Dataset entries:
= = = =

Source: an optimization exercise on an open RTL-to-GDS flow (aim: small area). Production flows keep margins and buffers that such runs may drop. RTL that was checked went through simulation tests only; none was proved equivalent to the original. No functional check of the RTL was part of runs 2 to 4. No activity file was given, so power comes from the tool's default toggle rates.

`flow/design.v`:
```
module dmem_responder (
    input  logic                   clk,
    input  logic                   rst,
    input  logic                   req_valid,
    output logic                   req_ready,
    input  logic                   req_we,
    input  logic [31:0]            req_addr,
    input  logic [31:0]            req_wdata,
    input  logic [3:0]             req_be,
    output logic                   rsp_valid,
    input  logic                   rsp_ready,
    output logic [31:0]            rsp_rdata,
    output logic                   rsp_err,
    output logic [15:0]            test_value
);
    localparam int N  = 63;    
    localparam int WP = 5;     
    localparam int RT = 3;     
    localparam logic [2:0] ST_IDLE = 3'd0;
    localparam logic [2:0] ST_W2   = 3'd1;
    localparam logic [2:0] ST_W1   = 3'd2;
    localparam logic [2:0] ST_W0   = 3'd3;
    localparam logic [2:0] ST_RESP = 3'd4;
    logic [2:0]  st;
    logic        ready_en;
    logic        hs;
    logic        win;
    logic        exec;
    logic [5:0]  idx_q;
    logic        fault_q;
    logic        we_q;
    logic [31:0] wdata_q;
    logic [3:0]  be_q;
    logic        store_act;    
    logic [5:0]  off;
    logic [31:0] rdata_q;
    logic [31:0] w0;
    logic [31:0] ring [N];
    logic [N-1:0] rv;
    logic        fault_in;
    assign fault_in = (req_addr[1:0] != 2'b00) || (req_addr[31:8] != '0);
    assign hs        = req_valid && ready_en && (st == ST_IDLE);
    assign win       = (st == ST_W2) || (st == ST_W1) || (st == ST_W0);
    assign exec      = (st == ST_W0);
    assign req_ready = ready_en && (st == ST_IDLE);
    assign rsp_valid = (st == ST_RESP);
    always_ff @(posedge clk or negedge rst) begin
        if (!rst) begin
            st       <= ST_IDLE;
            ready_en <= 1'b0;
        end else begin
            ready_en <= 1'b1;
            case (st)
                ST_IDLE: if (hs) st <= ST_W2;
                ST_W2:   st <= ST_W1;
                ST_W1:   st <= ST_W0;
                ST_W0:   st <= ST_RESP;
                ST_RESP: if (rsp_ready) st <= ST_IDLE;
                default: st <= ST_IDLE;
            endcase
        end
    end
    always_ff @(posedge clk) begin
        if (hs) begin
            idx_q   <= req_addr[7:2];
            fault_q <= fault_in;
            we_q    <= req_we;
            wdata_q <= req_wdata;
            be_q    <= req_be;
        end
    end
    always_ff @(posedge clk or negedge rst) begin
        if (!rst) begin
            store_act <= 1'b0;
            off       <= '0;
        end else begin
            if (hs) store_act <= req_we && !fault_in && (req_addr[7:2] != 6'd0);
            off <= (off == 6'(N-1)) ? 6'd0 : off + 6'd1;
        end
    end
    logic [6:0] psum;
    logic [5:0] tpos;
    assign psum = {1'b0, idx_q} + {1'b0, off};
    assign tpos = psum[5:0] + {5'd0, psum[6]};
    logic [N-1:0] at_pos;
    always_comb begin
        for (int i = 0; i < N; i++) at_pos[i] = (tpos == i[5:0]);
        at_pos[0] = at_pos[0] || (tpos == 6'd63);
    end
    for (genvar p = 0; p < N; p++) begin : g_ring
        localparam int PREV = (p + N - 1) % N;
        if ((PREV % WP) == 0) begin : g_port
            logic hit;
            assign hit = store_act && at_pos[PREV];
            always_ff @(posedge clk) begin
                for (int b = 0; b < 4; b++) begin
                    if (hit && be_q[b])
                        ring[p][8*b +: 8] <= wdata_q[8*b +: 8];
                    else if (hit && !rv[PREV])
                        ring[p][8*b +: 8] <= 8'h00;
                    else
                        ring[p][8*b +: 8] <= ring[PREV][8*b +: 8];
                end
            end
            always_ff @(posedge clk or negedge rst) begin
                if (!rst) rv[p] <= 1'b0;
                else      rv[p] <= rv[PREV] || hit;
            end
        end else begin : g_shift
            always_ff @(posedge clk) ring[p] <= ring[PREV];
            always_ff @(posedge clk or negedge rst) begin
                if (!rst) rv[p] <= 1'b0;
                else      rv[p] <= rv[PREV];
            end
        end
    end
    always_ff @(posedge clk or negedge rst) begin
        if (!rst) begin
            w0 <= '0;
        end else if (exec && we_q && !fault_q && idx_q == 6'd0) begin
            for (int b = 0; b < 4; b++)
                if (be_q[b]) w0[8*b +: 8] <= wdata_q[8*b +: 8];
        end
    end
    logic        ring_load;
    logic        tap_phase;
    logic [31:0] tap_data;
    assign ring_load = !we_q && !fault_q && (idx_q != 6'd0);
    always_comb begin
        tap_data  = '0;
        tap_phase = 1'b0;
        for (int j = 0; j < N / RT; j++) begin
            if (at_pos[RT * j]) begin
                tap_phase = 1'b1;
                if (rv[RT * j]) tap_data = tap_data | ring[RT * j];
            end
        end
    end
    always_ff @(posedge clk) begin
        if (win && ring_load && tap_phase)
            rdata_q <= tap_data;
        else if (exec && !ring_load)
            rdata_q <= (!we_q && !fault_q) ? w0 : 32'h0;
    end
    assign rsp_rdata  = rdata_q;
    assign rsp_err    = fault_q;
    assign test_value = w0[15:0];
endmodule
```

= = = =

▶ _Exercise brief_
Repeat all the entries word for word.

▶ _Task answer_
Source: an optimization exercise on an open RTL-to-GDS flow (aim: small area). Production flows keep margins and buffers that such runs may drop. RTL that was checked went through simulation tests only; none was proved equivalent to the original. No functional check of the RTL was part of runs 2 to 4. No activity file was given, so power comes from the tool's default toggle rates.

`flow/design.v`:
```
module dmem_responder (
    input  logic                   clk,
    input  logic                   rst,
    input  logic                   req_valid,
    output logic                   req_ready,
    input  logic                   req_we,
    input  logic [31:0]            req_addr,
    input  logic [31:0]            req_wdata,
    input  logic [3:0]             req_be,
    output logic                   rsp_valid,
    input  logic                   rsp_ready,
    output logic [31:0]            rsp_rdata,
    output logic                   rsp_err,
    output logic [15:0]            test_value
);
    localparam int N  = 63;    
    localparam int WP = 5;     
    localparam int RT = 3;     
    localparam logic [2:0] ST_IDLE = 3'd0;
    localparam logic [2:0] ST_W2   = 3'd1;
    localparam logic [2:0] ST_W1   = 3'd2;
    localparam logic [2:0] ST_W0   = 3'd3;
    localparam logic [2:0] ST_RESP = 3'd4;
    logic [2:0]  st;
    logic        ready_en;
    logic        hs;
    logic        win;
    logic        exec;
    logic [5:0]  idx_q;
    logic        fault_q;
    logic        we_q;
    logic [31:0] wdata_q;
    logic [3:0]  be_q;
    logic        store_act;    
    logic [5:0]  off;
    logic [31:0] rdata_q;
    logic [31:0] w0;
    logic [31:0] ring [N];
    logic [N-1:0] rv;
    logic        fault_in;
    assign fault_in = (req_addr[1:0] != 2'b00) || (req_addr[31:8] != '0);
    assign hs        = req_valid && ready_en && (st == ST_IDLE);
    assign win       = (st == ST_W2) || (st == ST_W1) || (st == ST_W0);
    assign exec      = (st == ST_W0);
    assign req_ready = ready_en && (st == ST_IDLE);
    assign rsp_valid = (st == ST_RESP);
    always_ff @(posedge clk or negedge rst) begin
        if (!rst) begin
            st       <= ST_IDLE;
            ready_en <= 1'b0;
        end else begin
            ready_en <= 1'b1;
            case (st)
                ST_IDLE: if (hs) st <= ST_W2;
                ST_W2:   st <= ST_W1;
                ST_W1:   st <= ST_W0;
                ST_W0:   st <= ST_RESP;
                ST_RESP: if (rsp_ready) st <= ST_IDLE;
                default: st <= ST_IDLE;
            endcase
        end
    end
    always_ff @(posedge clk) begin
        if (hs) begin
            idx_q   <= req_addr[7:2];
            fault_q <= fault_in;
            we_q    <= req_we;
            wdata_q <= req_wdata;
            be_q    <= req_be;
        end
    end
    always_ff @(posedge clk or negedge rst) begin
        if (!rst) begin
            store_act <= 1'b0;
            off       <= '0;
        end else begin
            if (hs) store_act <= req_we && !fault_in && (req_addr[7:2] != 6'd0);
            off <= (off == 6'(N-1)) ? 6'd0 : off + 6'd1;
        end
    end
    logic [6:0] psum;
    logic [5:0] tpos;
    assign psum = {1'b0, idx_q} + {1'b0, off};
    assign tpos = psum[5:0] + {5'd0, psum[6]};
    logic [N-1:0] at_pos;
    always_comb begin
        for (int i = 0; i < N; i++) at_pos[i] = (tpos == i[5:0]);
        at_pos[0] = at_pos[0] || (tpos == 6'd63);
    end
    for (genvar p = 0; p < N; p++) begin : g_ring
        localparam int PREV = (p + N - 1) % N;
        if ((PREV % WP) == 0) begin : g_port
            logic hit;
            assign hit = store_act && at_pos[PREV];
            always_ff @(posedge clk) begin
                for (int b = 0; b < 4; b++) begin
                    if (hit && be_q[b])
                        ring[p][8*b +: 8] <= wdata_q[8*b +: 8];
                    else if (hit && !rv[PREV])
                        ring[p][8*b +: 8] <= 8'h00;
                    else
                        ring[p][8*b +: 8] <= ring[PREV][8*b +: 8];
                end
            end
            always_ff @(posedge clk or negedge rst) begin
                if (!rst) rv[p] <= 1'b0;
                else      rv[p] <= rv[PREV] || hit;
            end
        end else begin : g_shift
            always_ff @(posedge clk) ring[p] <= ring[PREV];
            always_ff @(posedge clk or negedge rst) begin
                if (!rst) rv[p] <= 1'b0;
                else      rv[p] <= rv[PREV];
            end
        end
    end
    always_ff @(posedge clk or negedge rst) begin
        if (!rst) begin
            w0 <= '0;
        end else if (exec && we_q && !fault_q && idx_q == 6'd0) begin
            for (int b = 0; b < 4; b++)
                if (be_q[b]) w0[8*b +: 8] <= wdata_q[8*b +: 8];
        end
    end
    logic        ring_load;
    logic        tap_phase;
    logic [31:0] tap_data;
    assign ring_load = !we_q && !fault_q && (idx_q != 6'd0);
    always_comb begin
        tap_data  = '0;
        tap_phase = 1'b0;
        for (int j = 0; j < N / RT; j++) begin
            if (at_pos[RT * j]) begin
                tap_phase = 1'b1;
                if (rv[RT * j]) tap_data = tap_data | ring[RT * j];
            end
        end
    end
    always_ff @(posedge clk) begin
        if (win && ring_load && tap_phase)
            rdata_q <= tap_data;
        else if (exec && !ring_load)
            rdata_q <= (!we_q && !fault_q) ? w0 : 32'h0;
    end
    assign rsp_rdata  = rdata_q;
    assign rsp_err    = fault_q;
    assign test_value = w0[15:0];
endmodule
```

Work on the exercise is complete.